When I see a game called Crimsonland with a dude on the cover shooting a bunch of monsters, I expect a certain type of experience. This title isn’t trying to fool anyone. This is an extremely gory and messy shooting game, which is surprisingly deep given how simple it actually is.
Crimsonland isn’t trying to be anything more than it is — a shooter. You control a person who has to kill waves of monsters. The top down perspective is good for letting you see every single thing that’s trying to kill you. You start off with a simple gun but as you kill monsters, they’ll drop stronger weapons which will keep you living longer. Various power ups also help to give you an edge against the seemingly overwhelming odds.
As you progress through the game’s main campaign, various weapons and powerups will unlock. The power ups include a nuclear bomb that kills everything near you, shields, freeze blasts that turn enemies into ice, an encircling firewall and other power ups that make whatever weapon you’re using shoot faster or shoot fire blasts.
All of the different weapons and abilities help to break up the monotonous gameplay. I don’t mean to say that in a negative way but the gameplay is pretty one note. Despite that however, I never felt bored while playing because the various items kept changing things up. The risk/reward factor was also a strong component in keeping this title from becoming stagnant. Do I risk my life to get the nuke or do I retreat and (hopefully) stay alive longer? This sort of strategy kept me playing longer than I normally would in a title like this.

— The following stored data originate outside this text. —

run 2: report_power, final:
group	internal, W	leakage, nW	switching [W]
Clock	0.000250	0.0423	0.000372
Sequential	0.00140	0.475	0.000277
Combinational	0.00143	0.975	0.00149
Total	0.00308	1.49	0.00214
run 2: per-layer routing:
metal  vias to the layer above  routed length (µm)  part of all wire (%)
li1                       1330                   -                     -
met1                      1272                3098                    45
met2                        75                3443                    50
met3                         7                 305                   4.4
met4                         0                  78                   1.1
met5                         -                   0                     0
[config.mk]
export PLATFORM = sky130hd
export DESIGN_NAME = note_enable_ctrl_flat
export DESIGN_NICKNAME = d
export VERILOG_FILES = /design/src/rtl/note_enable_ctrl_if.sv /design/src/rtl/note_enable_ctrl.sv /design/src/flat_wrapper.sv
export SDC_FILE = /design/constraint.sdc
export NUM_CORES = 1
export LEC_CHECK = 0
export ABC_AREA = 1
export ABC_CLOCK_PERIOD_IN_PS = 16500
export BUFFER_PORTS_ARGS = -buffer_cell sky130_fd_sc_hd__buf_2
export CORE_MARGIN = 2
export CORE_UTILIZATION = 40
export DETAILED_ROUTE_END_ITERATION = 6
export PLACE_DENSITY_LB_ADDON = 0.3
export REMOVE_ABC_BUFFERS = 1
export SLEW_MARGIN = 40
export SYNTH_ARGS = -nofsm -noshare
export SYNTH_HDL_FRONTEND = slang
export SYNTH_SLANG_ARGS = --single-unit
[constraint.sdc]
create_clock -name clk -period 16.5 [get_ports clk]
set_input_delay 0.825 -clock clk [delete_from_list [all_inputs] [get_ports clk]]
set_output_delay 0.825 -clock clk [all_outputs]
set_load 0.005 [all_outputs]
[src/rtl/note_enable_ctrl_if.sv]
// Note-enable bus: raw keys and sample strobe in, per-note enables and voice status out.
// Optional macro SUSTAIN_EN adds the sustain_in pedal input.
interface note_enable_ctrl_if #(
    parameter int unsigned NUM_KEYS = 12
);
    logic [NUM_KEYS-1:0] keys_in;
    logic                sample_tick;
    logic [NUM_KEYS-1:0] sample_enable;
    logic [3:0]          active_count;
    logic                voice_full;
`ifdef SUSTAIN_EN
    logic                sustain_in;

    modport master (
        output keys_in, sample_tick, sustain_in,
        input  sample_enable, active_count, voice_full
    );
    modport slave (
        input  keys_in, sample_tick, sustain_in,
        output sample_enable, active_count, voice_full
    );
`else
    modport master (
        output keys_in, sample_tick,
        input  sample_enable, active_count, voice_full
    );
    modport slave (
        input  keys_in, sample_tick,
        output sample_enable, active_count, voice_full
    );
`endif
endinterface

[src/rtl/note_enable_ctrl.sv]
// Note enable controller: synchronises and debounces the note keys, then allocates up to
// MAX_VOICES voices (lowest key first, no stealing) and updates the enables only on
// sample_tick. Optional macro SUSTAIN_EN adds a debounced sustain pedal that keeps
// released notes sounding until the pedal is let go.
module note_enable_ctrl #(
    parameter int unsigned NUM_KEYS        = 12,
    parameter int unsigned DEBOUNCE_CYCLES = 100000,
    parameter int unsigned CNT_W           = 17,
    parameter int unsigned MAX_VOICES      = 4
) (
    input logic                clk,
    input logic                n_rst,   // active-high asynchronous reset
    note_enable_ctrl_if.slave  bus_io
);

`ifdef SUSTAIN_EN
    localparam int unsigned NumIn = NUM_KEYS + 1;   // sustain rides on the top bit
`else
    localparam int unsigned NumIn = NUM_KEYS;
`endif
    localparam logic [CNT_W-1:0] CntLast   = CNT_W'(DEBOUNCE_CYCLES - 1);
    localparam logic [3:0]       MaxVoices = 4'(MAX_VOICES);

    logic [NumIn-1:0]    raw_in;
    logic [NumIn-1:0]    sync1_q, sync2_q;
    logic [NumIn-1:0]    stable_q, stable_d;
    logic [CNT_W-1:0]    cnt_q [NumIn];
    logic [CNT_W-1:0]    cnt_d [NumIn];
    logic [NUM_KEYS-1:0] key_stable;
    logic [NUM_KEYS-1:0] held, fresh, enable_d;
    logic [3:0]          voices_d;
    logic [NUM_KEYS-1:0] sample_enable_q;
    logic [3:0]          active_count_q;
    logic                voice_full_q;

`ifdef SUSTAIN_EN
    assign raw_in = {bus_io.sustain_in, bus_io.keys_in};
`else
    assign raw_in = bus_io.keys_in;
`endif
    assign key_stable = stable_q[NUM_KEYS-1:0];

    // Two-flop synchroniser for every raw button
    always_ff @(posedge clk or posedge n_rst) begin
        if (n_rst) begin
            sync1_q <= '0;
            sync2_q <= '0;
        end else begin
            sync1_q <= raw_in;
            sync2_q <= sync1_q;
        end
    end

    // Debounce next-state: accept a new level only after it has held DEBOUNCE_CYCLES cycles
    always_comb begin
        stable_d = stable_q;
        for (int i = 0; i < NumIn; i++) begin
            cnt_d[i] = '0;
            if (sync2_q[i] != stable_q[i]) begin
                if (cnt_q[i] == CntLast) begin
                    stable_d[i] = sync2_q[i];
                end else begin
                    cnt_d[i] = cnt_q[i] + 1'b1;
                end
            end
        end
    end

    // Debounce state: accepted key levels and per-key stability counters
    always_ff @(posedge clk or posedge n_rst) begin
        if (n_rst) begin
            stable_q <= '0;
            for (int i = 0; i < NumIn; i++) begin
                cnt_q[i] <= '0;
            end
        end else begin
            stable_q <= stable_d;
            for (int i = 0; i < NumIn; i++) begin
                cnt_q[i] <= cnt_d[i];
            end
        end
    end

    // Voice allocation: keep held notes, then grant new presses lowest index first
    always_comb begin
        held = sample_enable_q & key_stable;
`ifdef SUSTAIN_EN
        if (stable_q[NUM_KEYS]) begin
            held = sample_enable_q;
        end
`endif
        fresh    = key_stable & ~sample_enable_q;
        voices_d = '0;
        for (int i = 0; i < NUM_KEYS; i++) begin
            voices_d = voices_d + {3'b000, held[i]};
        end
        enable_d = held;
        for (int i = 0; i < NUM_KEYS; i++) begin
            if (fresh[i] && (voices_d < MaxVoices)) begin
                enable_d[i] = 1'b1;
                voices_d    = voices_d + 4'd1;
            end
        end
    end

    // Enables and voice status change only on a sample tick
    always_ff @(posedge clk or posedge n_rst) begin
        if (n_rst) begin
            sample_enable_q <= '0;
            active_count_q  <= '0;
            voice_full_q    <= 1'b0;
        end else if (bus_io.sample_tick) begin
            sample_enable_q <= enable_d;
            active_count_q  <= voices_d;
            voice_full_q    <= (voices_d == MaxVoices);
        end
    end

    assign bus_io.sample_enable = sample_enable_q;
    assign bus_io.active_count  = active_count_q;
    assign bus_io.voice_full    = voice_full_q;

endmodule

[src/flat_wrapper.sv]
// flat-port wrapper written by rule: the top's interface ports become plain ports
module note_enable_ctrl_flat 
#(
    parameter int unsigned NUM_KEYS        = 12,
    parameter int unsigned DEBOUNCE_CYCLES = 100000,
    parameter int unsigned CNT_W           = 17,
    parameter int unsigned MAX_VOICES      = 4
)
  (clk, n_rst, bus_io_keys_in, bus_io_sample_tick, bus_io_sample_enable, bus_io_active_count, bus_io_voice_full);
  note_enable_ctrl_if #(.NUM_KEYS(NUM_KEYS)) bus_io_i ();
  input logic clk;
  input logic n_rst;
  input wire logic [$bits(bus_io_i.keys_in)-1:0] bus_io_keys_in;
  input wire logic [$bits(bus_io_i.sample_tick)-1:0] bus_io_sample_tick;
  output wire logic [$bits(bus_io_i.sample_enable)-1:0] bus_io_sample_enable;
  output wire logic [$bits(bus_io_i.active_count)-1:0] bus_io_active_count;
  output wire logic [$bits(bus_io_i.voice_full)-1:0] bus_io_voice_full;
  assign bus_io_i.keys_in = bus_io_keys_in;
  assign bus_io_i.sample_tick = bus_io_sample_tick;
  assign bus_io_sample_enable = bus_io_i.sample_enable;
  assign bus_io_active_count = bus_io_i.active_count;
  assign bus_io_voice_full = bus_io_i.voice_full;
  note_enable_ctrl #(.NUM_KEYS(NUM_KEYS), .DEBOUNCE_CYCLES(DEBOUNCE_CYCLES), .CNT_W(CNT_W), .MAX_VOICES(MAX_VOICES)) u_core (.clk(clk), .n_rst(n_rst), .bus_io(bus_io_i));
endmodule
; ---- Word level (Yosys, flattened, before mapping)
; Index checks and enable logic that the tools add are counted.
[op_classes]
bitwise = 3
add_sub_neg = 35
eq_ne = 25
order_cmp = 12
reduce_logical = 24
muxes = 48
[op_table]
columns = operator, count
row1 = $mux 17, 24
row2 = $add 17x1->17 const B, 12
row3 = $eq 17x17->1 const B, 12
row4 = $add 4x1->4 const B, 12
row5 = $lt 4x3->1 const B, 12
row6 = $mux 4, 12
row7 = $add 4x1->4, 10
row8 = $and 12x12->12, 2
row9 = $reduce_and 2->1, 12
row10 = $logic_and 1x1->1, 12
row11 = $mux 1, 12
row12 = $ne 1x1->1, 12
row13 = $not 12->12, 1
row14 = $eq 4x3->1 const B, 1
row15 = $add 1x1->2, 1
[totals]
out_inout_bits = 17
ff_bits = 257
word_cells = 176
in_bits = 15

; ---- Depth between registers and ports, before layout
[logic_depth]
ltp_word = 49
mapped_depth = 63
depth_no_buf = 63

; ---- Worst setup path before layout
; No wires, ideal clock.
[synth_path]
kind = reg-to-reg
start = register u_core.sample_enable_q[0] (netlist: u_core.bus_io.sample_enable[0])
end = register u_core.voice_full_q (netlist: u_core.bus_io.voice_full)
arrival_ns = 8.692
t_required_ns = 16.435
synth_period_minus_slack_ns = 8.757
setup_slack_ns = 7.743
n_path_buf = 0
stages_incl_launch_ff = 57
setup_ns = 0.065
cell_sequence = dfrtp_1 > nand2_1 > inv_1 > ha_1 > inv_1 > fa_1 > fa_1 > inv_1 > fa_1 > fa_1 > inv_1 > fa_1 > inv_1 > ha_1 > nor2_1 > a21oi_1 > ha_1 > nand2_1 > [... 21 more ...] > nand2_1 > nand2_1 > ha_1 > inv_1 > nand2_1 > nand2_1 > inv_1 > ha_1 > nand2_1 > o21ai_1 > ha_1 > inv_1 > o211ai_1 > nor2_1 > nand3_1 > a21oi_2 > nand2_1 > nand2_1
[synth_via]
elab_chain_cells = 49
elab_cells_between_ends = 63
classes_between = add/sub: 23 / order compare: 12 / eq/ne: 1 / mux: 12 / bitwise: 3 / reduce/logical: 12
[synth_rtl]
columns = item, line
row1 = "start, declared", note_enable_ctrl.sv:32  ; logic [NUM_KEYS-1:0] sample_enable_q;
row2 = "start signal, assigned", note_enable_ctrl.sv:113  ; sample_enable_q <= enable_d;
row3 = $and 12x12->12, note_enable_ctrl.sv:86  ; held = sample_enable_q & key_stable;
row4 = $add 1x1->2, note_enable_ctrl.sv:95  ; voices_d = voices_d + {3'b000, held[i]};
row5 = $add 4x1->4 (10 in series), note_enable_ctrl.sv:95
row6 = $lt 4x3->1, note_enable_ctrl.sv:99  ; if (fresh[i] && (voices_d < MaxVoices)) begin
row7 = $logic_and 1x1->1, note_enable_ctrl.sv:99
row8 = $mux 4 *, note_enable_ctrl.sv:99
row9 = $lt 4x3->1, note_enable_ctrl.sv:99
row10 = $logic_and 1x1->1, note_enable_ctrl.sv:99
row11 = [... 24 more ...], -
row12 = $mux 4 *, note_enable_ctrl.sv:99
row13 = $lt 4x3->1, note_enable_ctrl.sv:99
row14 = $logic_and 1x1->1, note_enable_ctrl.sv:99
row15 = $mux 4 *, note_enable_ctrl.sv:99
row16 = $lt 4x3->1, note_enable_ctrl.sv:99
row17 = $logic_and 1x1->1, note_enable_ctrl.sv:99
row18 = $mux 4 *, note_enable_ctrl.sv:99
row19 = $eq 4x3->1 *, note_enable_ctrl.sv:115  ; voice_full_q <= (voices_d == MaxVoices);
row20 = "end signal, assigned", note_enable_ctrl.sv:115
row21 = "end, declared", note_enable_ctrl.sv:34  ; logic voice_full_q;
; Mark *: on every way between the ends. The rest lies on a longest branch, timed or not.
; A chain may end at the register's enable or synchronous reset.

; ---- Worst setup path after layout
[layout_path]
start = register u_core.stable_q[1] (netlist: u_core.key_stable[1])
end = register u_core.voice_full_q (netlist: u_core.bus_io.voice_full)
[layout_via]
elab_chain_cells = 49
elab_cells_between_ends = 62
classes_between = add/sub: 23 / order compare: 12 / eq/ne: 1 / mux: 12 / bitwise: 2 / reduce/logical: 12
[layout_rtl]
columns = item, line
row1 = "start, declared", note_enable_ctrl.sv:26  ; logic [NumIn-1:0] stable_q, stable_d;
row2 = "start signal, assigned", note_enable_ctrl.sv:77  ; stable_q <= stable_d;
row3 = $and 12x12->12, note_enable_ctrl.sv:86
row4 = $add 1x1->2, note_enable_ctrl.sv:95
row5 = $add 4x1->4 (10 in series), note_enable_ctrl.sv:95
row6 = $lt 4x3->1, note_enable_ctrl.sv:99
row7 = $logic_and 1x1->1, note_enable_ctrl.sv:99
row8 = $mux 4, note_enable_ctrl.sv:99
row9 = $lt 4x3->1, note_enable_ctrl.sv:99
row10 = $logic_and 1x1->1, note_enable_ctrl.sv:99
row11 = [... 24 more ...], -
row12 = $mux 4 *, note_enable_ctrl.sv:99
row13 = $lt 4x3->1, note_enable_ctrl.sv:99
row14 = $logic_and 1x1->1, note_enable_ctrl.sv:99
row15 = $mux 4 *, note_enable_ctrl.sv:99
row16 = $lt 4x3->1, note_enable_ctrl.sv:99
row17 = $logic_and 1x1->1, note_enable_ctrl.sv:99
row18 = $mux 4 *, note_enable_ctrl.sv:99
row19 = $eq 4x3->1 *, note_enable_ctrl.sv:115
; Marked as above.
[src/rtl/fifo_uart_drain.sv]
// rtl/fifo_uart_drain.sv - FIFO read-side drain: pops words and serialises them into bytes for the UART transmitter
//
// Ports:
//   rd_clk      FIFO read clock; all state is registered on its rising edge
//   reset_n     asynchronous active-low reset
//   enable      permits new words to be fetched (a word in flight always completes)
//   fifo_empty  FIFO empty flag (rd_clk domain)
//   fifo_data   FIFO registered read data, valid the cycle after fifo_rd_en
//   fifo_rd_en  one-cycle read strobe per word
//   tx_data     byte offered to the UART transmitter
//   tx_valid    tx_data holds a byte
//   tx_ready    transmitter accepts the byte this cycle
//   busy        block is not idle
//   words_sent  count of fully transmitted words (wraps)

module fifo_uart_drain #(
  parameter int DATA_LEN    = 16,
  parameter bit MSB_FIRST   = 1'b1,
  parameter int COUNT_WIDTH = 16
) (
  input  logic                   rd_clk,
  input  logic                   reset_n,
  input  logic                   enable,
  input  logic                   fifo_empty,
  input  logic [DATA_LEN-1:0]    fifo_data,
  output logic                   fifo_rd_en,
  output logic [7:0]             tx_data,
  output logic                   tx_valid,
  input  logic                   tx_ready,
  output logic                   busy,
  output logic [COUNT_WIDTH-1:0] words_sent
);

  localparam int BYTES  = DATA_LEN / 8;
  localparam int BIDX_W = (BYTES > 1) ? $clog2(BYTES) : 1;
  localparam logic [BIDX_W-1:0] LAST_IDX = BIDX_W'(BYTES - 1);

  typedef enum logic [1:0] {
    IDLE,
    FETCH,
    CAPTURE,
    SEND
  } state_t;

  state_t              state;
  state_t              state_nxt;
  logic [DATA_LEN-1:0] sreg;
  logic [BIDX_W-1:0]   bidx;
  logic [7:0]          cur_byte;
  logic                xfer;
  logic                last_xfer;

  // Byte bidx of the word, counted from whichever end goes out first.
  always_comb begin
    cur_byte = '0;
    for (int i = 0; i < BYTES; i++) begin
      if (MSB_FIRST ? (int'(bidx) == BYTES - 1 - i) : (int'(bidx) == i)) begin
        cur_byte = sreg[8*i +: 8];
      end
    end
  end

  assign xfer      = (state == SEND) && tx_ready;
  assign last_xfer = xfer && (bidx == LAST_IDX);

  // Outputs depend on state only (plus sreg/bidx for the data); tx_ready
  // only steers the next state, so tx_valid cannot drop without a transfer.
  always_comb begin
    state_nxt  = state;
    fifo_rd_en = 1'b0;
    tx_valid   = 1'b0;
    tx_data    = 8'h00;
    busy       = (state != IDLE);
    case (state)
      IDLE: begin
        if (enable && !fifo_empty) begin
          state_nxt = FETCH;
        end
      end
      FETCH: begin
        // The read is committed once issued, so enable is not looked at here.
        fifo_rd_en = 1'b1;
        state_nxt  = CAPTURE;
      end
      CAPTURE: begin
        state_nxt = SEND;
      end
      SEND: begin
        tx_valid = 1'b1;
        tx_data  = cur_byte;
        if (last_xfer) begin
          state_nxt = (enable && !fifo_empty) ? FETCH : IDLE;
        end
      end
      default: begin
        state_nxt = IDLE;
      end
    endcase
  end

  always_ff @(posedge rd_clk or negedge reset_n) begin
    if (!reset_n) begin
      state      <= IDLE;
      sreg       <= '0;
      bidx       <= '0;
      words_sent <= '0;
    end else begin
      state <= state_nxt;
      if (state == CAPTURE) begin
        sreg <= fifo_data;
        bidx <= '0;
      end else if (xfer && !last_xfer) begin
        bidx <= bidx + BIDX_W'(1);
      end
      if (last_xfer) begin
        words_sent <= words_sent + COUNT_WIDTH'(1);
      end
    end
  end

endmodule
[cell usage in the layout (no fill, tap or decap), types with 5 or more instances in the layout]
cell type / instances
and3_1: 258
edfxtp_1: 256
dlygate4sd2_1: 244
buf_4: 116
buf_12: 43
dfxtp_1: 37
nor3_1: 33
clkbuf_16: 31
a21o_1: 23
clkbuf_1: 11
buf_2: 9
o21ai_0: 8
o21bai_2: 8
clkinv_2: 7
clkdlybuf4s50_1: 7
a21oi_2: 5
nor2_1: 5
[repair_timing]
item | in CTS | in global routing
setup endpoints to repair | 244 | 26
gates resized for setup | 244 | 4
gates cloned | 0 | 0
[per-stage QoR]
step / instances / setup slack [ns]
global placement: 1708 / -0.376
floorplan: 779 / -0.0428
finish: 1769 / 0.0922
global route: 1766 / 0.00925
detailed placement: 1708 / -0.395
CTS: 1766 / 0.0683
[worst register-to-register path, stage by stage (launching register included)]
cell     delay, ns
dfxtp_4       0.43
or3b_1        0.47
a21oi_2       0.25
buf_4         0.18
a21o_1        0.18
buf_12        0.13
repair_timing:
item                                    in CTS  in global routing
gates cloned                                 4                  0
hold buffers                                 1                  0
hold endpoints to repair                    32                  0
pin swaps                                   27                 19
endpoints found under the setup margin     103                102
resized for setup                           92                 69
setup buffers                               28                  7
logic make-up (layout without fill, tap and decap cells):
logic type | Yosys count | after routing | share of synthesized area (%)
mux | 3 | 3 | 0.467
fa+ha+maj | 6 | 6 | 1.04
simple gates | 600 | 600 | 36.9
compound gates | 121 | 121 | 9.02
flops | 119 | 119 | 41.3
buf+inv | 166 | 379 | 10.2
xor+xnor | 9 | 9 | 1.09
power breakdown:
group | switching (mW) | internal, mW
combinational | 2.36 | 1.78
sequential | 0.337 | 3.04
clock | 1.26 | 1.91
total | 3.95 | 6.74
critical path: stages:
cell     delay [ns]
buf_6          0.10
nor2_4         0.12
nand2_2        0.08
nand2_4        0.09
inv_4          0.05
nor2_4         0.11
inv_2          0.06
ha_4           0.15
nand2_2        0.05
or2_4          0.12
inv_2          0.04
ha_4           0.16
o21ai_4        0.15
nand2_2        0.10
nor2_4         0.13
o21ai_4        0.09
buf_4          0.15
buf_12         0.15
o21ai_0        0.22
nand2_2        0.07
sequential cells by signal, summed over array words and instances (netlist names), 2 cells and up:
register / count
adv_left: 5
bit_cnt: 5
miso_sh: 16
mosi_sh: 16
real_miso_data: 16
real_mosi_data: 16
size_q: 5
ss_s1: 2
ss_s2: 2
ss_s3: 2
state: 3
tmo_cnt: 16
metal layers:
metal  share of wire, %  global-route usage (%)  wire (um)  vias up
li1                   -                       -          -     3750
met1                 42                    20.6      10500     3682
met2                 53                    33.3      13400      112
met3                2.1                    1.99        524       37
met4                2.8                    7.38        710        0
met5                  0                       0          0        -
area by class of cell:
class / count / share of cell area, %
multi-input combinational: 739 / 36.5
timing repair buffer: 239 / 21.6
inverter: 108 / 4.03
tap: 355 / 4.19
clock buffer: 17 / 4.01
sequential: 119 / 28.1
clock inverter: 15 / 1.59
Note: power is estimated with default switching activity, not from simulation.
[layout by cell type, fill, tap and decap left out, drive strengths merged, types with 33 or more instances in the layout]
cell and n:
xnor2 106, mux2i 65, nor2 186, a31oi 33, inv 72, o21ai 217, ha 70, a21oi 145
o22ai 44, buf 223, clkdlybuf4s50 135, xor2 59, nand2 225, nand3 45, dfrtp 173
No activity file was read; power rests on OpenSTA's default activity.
==> src/rtl/ip4_rtl_arb_pkg.sv <==
// Shared types and helpers for the IP4 AXI address-channel arbiter.
// Holds the FSM state enum, the counter width and the rotate-priority pick.
package ip4_rtl_arb_pkg;

    typedef enum logic [1:0] {
        ST_IDLE,
        ST_ISSUE,
        ST_DRAIN
    } arb_state_e;

    localparam int IP4_ARB_CNT_W = 4;

    // One-hot of the first set bit of elig at or above ptr, wrapping at n.
    function automatic logic [7:0] rr_onehot(
        input logic [7:0] elig,
        input logic [2:0] ptr,
        input int         n
    );
        logic [7:0] oh;
        logic       found;
        logic [2:0] j;
        oh    = '0;
        found = 1'b0;
        for (int k = 0; k < 8; k++) begin
            if (k < n) begin
                j = 3'((int'(ptr) + k) % n);
                if (!found && elig[j]) begin
                    oh[j] = 1'b1;
                    found = 1'b1;
                end
            end
        end
        return oh;
    endfunction

endpackage
## src/rtl/busca_instrucoes_if.sv

```systemverilog
// Fetch-unit bus: instruction memory read port plus the valid/ready queue
// toward decode and the branch redirect inputs.
interface busca_instrucoes_if;
   logic [7:0] address;
   logic [7:0] instruction_in;
   logic [7:0] instr;
   logic [7:0] instr_pc;
   logic       instr_valid;
   logic       instr_ready;
   logic       desvio;
   logic [7:0] desvio_alvo;

   modport master (
      output address,
      input  instruction_in,
      output instr,
      output instr_pc,
      output instr_valid,
      input  instr_ready,
      input  desvio,
      input  desvio_alvo
   );

   modport slave (
      input  address,
      output instruction_in,
      input  instr,
      input  instr_pc,
      input  instr_valid,
      output instr_ready,
      output desvio,
      output desvio_alvo
   );
endinterface

```

## src/rtl/busca_instrucoes.sv

```systemverilog
// Instruction fetch unit: owns the PC, reads a falling-edge-registered
// instruction memory and buffers {instruction, pc} in a 2-entry queue.
module busca_instrucoes (
   input  logic                clk,
   input  logic                rst_n,
   busca_instrucoes_if.master  bus
);

   logic [7:0] pc_q, pc_d;
   logic       primed_q;
   logic [1:0] count_q, count_d;
   logic       wr_ptr_q, wr_ptr_d;
   logic       rd_ptr_q, rd_ptr_d;
   logic [7:0] fifo_instr_q [2];
   logic [7:0] fifo_pc_q    [2];

   logic valid;
   logic pop;
   logic cap;

   assign valid = (count_q != 2'd0);
   assign pop   = valid & bus.instr_ready;
   // A full queue may still capture when the head leaves on the same edge.
   assign cap   = primed_q & ~bus.desvio & ((count_q != 2'd2) | pop);

   always_comb begin
      pc_d     = pc_q;
      count_d  = count_q;
      wr_ptr_d = wr_ptr_q;
      rd_ptr_d = rd_ptr_q;
      if (bus.desvio) begin
         pc_d     = bus.desvio_alvo;
         count_d  = 2'd0;
         wr_ptr_d = 1'b0;
         rd_ptr_d = 1'b0;
      end else begin
         if (cap) begin
            pc_d     = pc_q + 8'd1;
            wr_ptr_d = ~wr_ptr_q;
         end
         if (pop) begin
            rd_ptr_d = ~rd_ptr_q;
         end
         count_d = count_q + {1'b0, cap} - {1'b0, pop};
      end
   end

   // primed waits one full cycle so the memory has seen a stable address.
   always_ff @(posedge clk or negedge rst_n) begin
      if (!rst_n) begin
         pc_q     <= 8'h00;
         primed_q <= 1'b0;
         count_q  <= 2'd0;
         wr_ptr_q <= 1'b0;
         rd_ptr_q <= 1'b0;
      end else begin
         pc_q     <= pc_d;
         primed_q <= 1'b1;
         count_q  <= count_d;
         wr_ptr_q <= wr_ptr_d;
         rd_ptr_q <= rd_ptr_d;
      end
   end

   always_ff @(posedge clk) begin
      if (cap) begin
         fifo_instr_q[wr_ptr_q] <= bus.instruction_in;
         fifo_pc_q[wr_ptr_q]    <= pc_q;
      end
   end

   assign bus.address     = pc_q;
   assign bus.instr_valid = valid;
   assign bus.instr       = valid ? fifo_instr_q[rd_ptr_q] : 8'h00;
   assign bus.instr_pc    = valid ? fifo_pc_q[rd_ptr_q]    : 8'h00;

endmodule

```

## src/flat_wrapper.sv

```systemverilog
// flat-port wrapper written by rule: the top's interface ports become plain ports
module busca_instrucoes_flat 
  (clk, rst_n, bus_address, bus_instruction_in, bus_instr, bus_instr_pc, bus_instr_valid, bus_instr_ready, bus_desvio, bus_desvio_alvo);
  busca_instrucoes_if bus_i ();
  input  logic clk;
  input  logic rst_n;
  output wire logic [$bits(bus_i.address)-1:0] bus_address;
  input wire logic [$bits(bus_i.instruction_in)-1:0] bus_instruction_in;
  output wire logic [$bits(bus_i.instr)-1:0] bus_instr;
  output wire logic [$bits(bus_i.instr_pc)-1:0] bus_instr_pc;
  output wire logic [$bits(bus_i.instr_valid)-1:0] bus_instr_valid;
  input wire logic [$bits(bus_i.instr_ready)-1:0] bus_instr_ready;
  input wire logic [$bits(bus_i.desvio)-1:0] bus_desvio;
  input wire logic [$bits(bus_i.desvio_alvo)-1:0] bus_desvio_alvo;
  assign bus_address = bus_i.address;
  assign bus_i.instruction_in = bus_instruction_in;
  assign bus_instr = bus_i.instr;
  assign bus_instr_pc = bus_i.instr_pc;
  assign bus_instr_valid = bus_i.instr_valid;
  assign bus_i.instr_ready = bus_instr_ready;
  assign bus_i.desvio = bus_desvio;
  assign bus_i.desvio_alvo = bus_desvio_alvo;
  busca_instrucoes u_core (.clk(clk), .rst_n(rst_n), .bus(bus_i));
endmodule
```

A lot of the various perks, which are unlocked during the main campaign, can only be used in the game’s survival mode. After defeating a wave of foes you get to choose a perk. These include things like no reloads and faster movement but some ask you for sacrifices like getting 90% of your health taken away for a chance to increase your weapon’s power. This mode was even more addictive than the campaign to be honest, mainly due to the random nature of what perks you would be given.
Survival also has four other modes called Rush, Weapon Picker, Nukefism and Blitz. They’re alright but nothing to write home about. The main survival mode is where it’s at and it’s a lot of fun.
This game’s simplicity can be found with its presentation as well. Upon starting the game, my first thought was “Man, this looks like an PC game from the early 2000s.” I was right. This game originally came out for the PC in 2003 and it looks it. The environments are very simple and not really impressive. This doesn’t hurt the game in any way as the focus is on gameplay and the graphics definitely don’t get in the way of that. I’d say something about the music but that was pretty forgettable.
I should note that this game features co-op for up to four players. The problem here is that it is local co-op only and features no online play of any sort, which is a big let down considering that this game is perfect for multiple people to play at once. The game can get downright brutal at points and having some backup would have been nice. It does feature leaderboards that lets you see some of the high scores others have gotten but that’s not a good enough substitute for actual online co-op.
Crimsonland isn’t a game that’s out to change the world — it’s a simple shooter that gets the job done and does it well. With the exception of there being no online co-op, I don’t have any major complaints about this game. If you’re into super violent twin stick shooters then this is a game you should try out.